§ **What to do**: Scan the records below for the line containing "buf_6 | 5 |" and the line containing "2_1_floorplan | 333 | - | 434.4". Copy both, plus every line between, exactly.

[Collected data]

===== src/rtl/spa_pkg.sv =====
package spa_pkg;

    localparam int REQ_N   = 3;
    localparam int STATE_N = REQ_N + 1;
    localparam int STATE_W = $clog2(STATE_N);

    typedef logic [REQ_N-1:0]   req_vec_t;
    typedef logic [STATE_N-1:0] state_oh_t;

    typedef enum logic [STATE_W-1:0] {
        ST_FREE = 2'd0,
        ST_OWN0 = 2'd1,
        ST_OWN1 = 2'd2,
        ST_OWN2 = 2'd3
    } arb_state_e;

    // Grant vector implied by a state (Moore decode).
    function automatic req_vec_t grant_of(arb_state_e s);
        req_vec_t g;
        g = '0;
        case (s)
            ST_OWN0: g[0] = 1'b1;
            ST_OWN1: g[1] = 1'b1;
            ST_OWN2: g[2] = 1'b1;
            default: g = '0;
        endcase
        return g;
    endfunction

    // Fixed-priority choice made from the free state.
    function automatic arb_state_e pick_from_free(req_vec_t r);
        arb_state_e s;
        if (r[0])      s = ST_OWN0;
        else if (r[1]) s = ST_OWN1;
        else if (r[2]) s = ST_OWN2;
        else           s = ST_FREE;
        return s;
    endfunction

    function automatic state_oh_t to_onehot(arb_state_e s);
        state_oh_t v;
        v = '0;
        v[s] = 1'b1;
        return v;
    endfunction

    function automatic arb_state_e from_onehot(state_oh_t v);
        arb_state_e s;
        s = ST_FREE;
        for (int k = 0; k < STATE_N; k++) begin
            if (v[k]) s = arb_state_e'(k[STATE_W-1:0]);
        end
        return s;
    endfunction

endpackage
### src/rtl/smps_pkg.sv
package smps_pkg;

  // Control word 0: timing fields
  typedef struct packed {
    logic [1:0] fixd;   // fixed duty code (skip mode)
    logic [1:0] maxd;   // maximum duty code (PWM)
    logic [1:0] mind;   // minimum duty code (PWM)
    logic [1:0] freq;   // period select
  } ctl0_t;

  // Control word 1: operating fields
  typedef struct packed {
    logic slope;        // output B as slope window
    logic pol_b;        // output B active low
    logic pol_a;        // output A active low
    logic dual;         // drive output B with the pulse
    logic insel;        // OR both comparators
    logic pwm;          // 1 = PWM, 0 = skip
    logic en;           // module enable
  } ctl1_t;

endpackage
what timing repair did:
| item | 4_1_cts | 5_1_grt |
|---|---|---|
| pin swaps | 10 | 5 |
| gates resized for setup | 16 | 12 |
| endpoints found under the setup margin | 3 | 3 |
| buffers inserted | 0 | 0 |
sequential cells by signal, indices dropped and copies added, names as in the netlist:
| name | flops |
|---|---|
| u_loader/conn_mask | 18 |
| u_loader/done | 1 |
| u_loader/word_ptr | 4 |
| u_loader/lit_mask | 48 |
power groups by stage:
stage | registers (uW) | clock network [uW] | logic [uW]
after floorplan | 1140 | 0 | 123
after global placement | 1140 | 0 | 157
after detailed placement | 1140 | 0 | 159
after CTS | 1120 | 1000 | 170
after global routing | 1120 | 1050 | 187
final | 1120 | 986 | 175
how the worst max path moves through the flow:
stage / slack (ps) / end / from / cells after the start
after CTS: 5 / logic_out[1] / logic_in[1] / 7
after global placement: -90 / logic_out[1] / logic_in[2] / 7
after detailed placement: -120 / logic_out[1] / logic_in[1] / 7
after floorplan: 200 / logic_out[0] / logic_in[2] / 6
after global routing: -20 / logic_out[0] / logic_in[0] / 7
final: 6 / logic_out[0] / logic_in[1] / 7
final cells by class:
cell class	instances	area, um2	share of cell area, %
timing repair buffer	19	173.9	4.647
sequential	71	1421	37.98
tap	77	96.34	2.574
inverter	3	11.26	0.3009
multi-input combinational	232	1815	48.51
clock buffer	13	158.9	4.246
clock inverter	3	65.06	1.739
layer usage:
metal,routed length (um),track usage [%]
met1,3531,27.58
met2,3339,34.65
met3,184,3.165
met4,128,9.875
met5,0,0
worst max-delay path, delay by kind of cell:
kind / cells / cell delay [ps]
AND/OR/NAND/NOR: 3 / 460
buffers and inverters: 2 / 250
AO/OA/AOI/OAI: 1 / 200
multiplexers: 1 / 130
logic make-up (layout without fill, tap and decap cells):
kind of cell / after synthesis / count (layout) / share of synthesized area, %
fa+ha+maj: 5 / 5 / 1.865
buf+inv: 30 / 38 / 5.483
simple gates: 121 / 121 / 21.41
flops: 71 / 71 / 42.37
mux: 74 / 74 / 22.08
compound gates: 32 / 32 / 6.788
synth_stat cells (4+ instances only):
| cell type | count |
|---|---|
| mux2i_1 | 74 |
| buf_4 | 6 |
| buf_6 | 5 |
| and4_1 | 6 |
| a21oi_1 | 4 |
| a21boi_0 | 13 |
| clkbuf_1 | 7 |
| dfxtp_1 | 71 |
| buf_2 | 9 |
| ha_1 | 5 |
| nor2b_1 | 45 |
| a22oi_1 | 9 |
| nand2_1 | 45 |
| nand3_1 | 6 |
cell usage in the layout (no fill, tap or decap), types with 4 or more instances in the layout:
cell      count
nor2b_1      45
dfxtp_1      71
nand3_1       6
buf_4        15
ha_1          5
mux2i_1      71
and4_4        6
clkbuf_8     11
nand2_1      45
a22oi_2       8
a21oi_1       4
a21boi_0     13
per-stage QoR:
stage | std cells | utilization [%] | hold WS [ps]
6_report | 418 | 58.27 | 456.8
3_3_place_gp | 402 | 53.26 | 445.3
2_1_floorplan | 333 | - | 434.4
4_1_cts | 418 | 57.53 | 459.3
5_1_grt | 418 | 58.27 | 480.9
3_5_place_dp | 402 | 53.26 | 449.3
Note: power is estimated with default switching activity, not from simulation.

§ **Exercise output**:
| buf_6 | 5 |
| and4_1 | 6 |
| a21oi_1 | 4 |
| a21boi_0 | 13 |
| clkbuf_1 | 7 |
| dfxtp_1 | 71 |
| buf_2 | 9 |
| ha_1 | 5 |
| nor2b_1 | 45 |
| a22oi_1 | 9 |
| nand2_1 | 45 |
| nand3_1 | 6 |
cell usage in the layout (no fill, tap or decap), types with 4 or more instances in the layout:
cell      count
nor2b_1      45
dfxtp_1      71
nand3_1       6
buf_4        15
ha_1          5
mux2i_1      71
and4_4        6
clkbuf_8     11
nand2_1      45
a22oi_2       8
a21oi_1       4
a21boi_0     13
per-stage QoR:
stage | std cells | utilization [%] | hold WS [ps]
6_report | 418 | 58.27 | 456.8
3_3_place_gp | 402 | 53.26 | 445.3
2_1_floorplan | 333 | - | 434.4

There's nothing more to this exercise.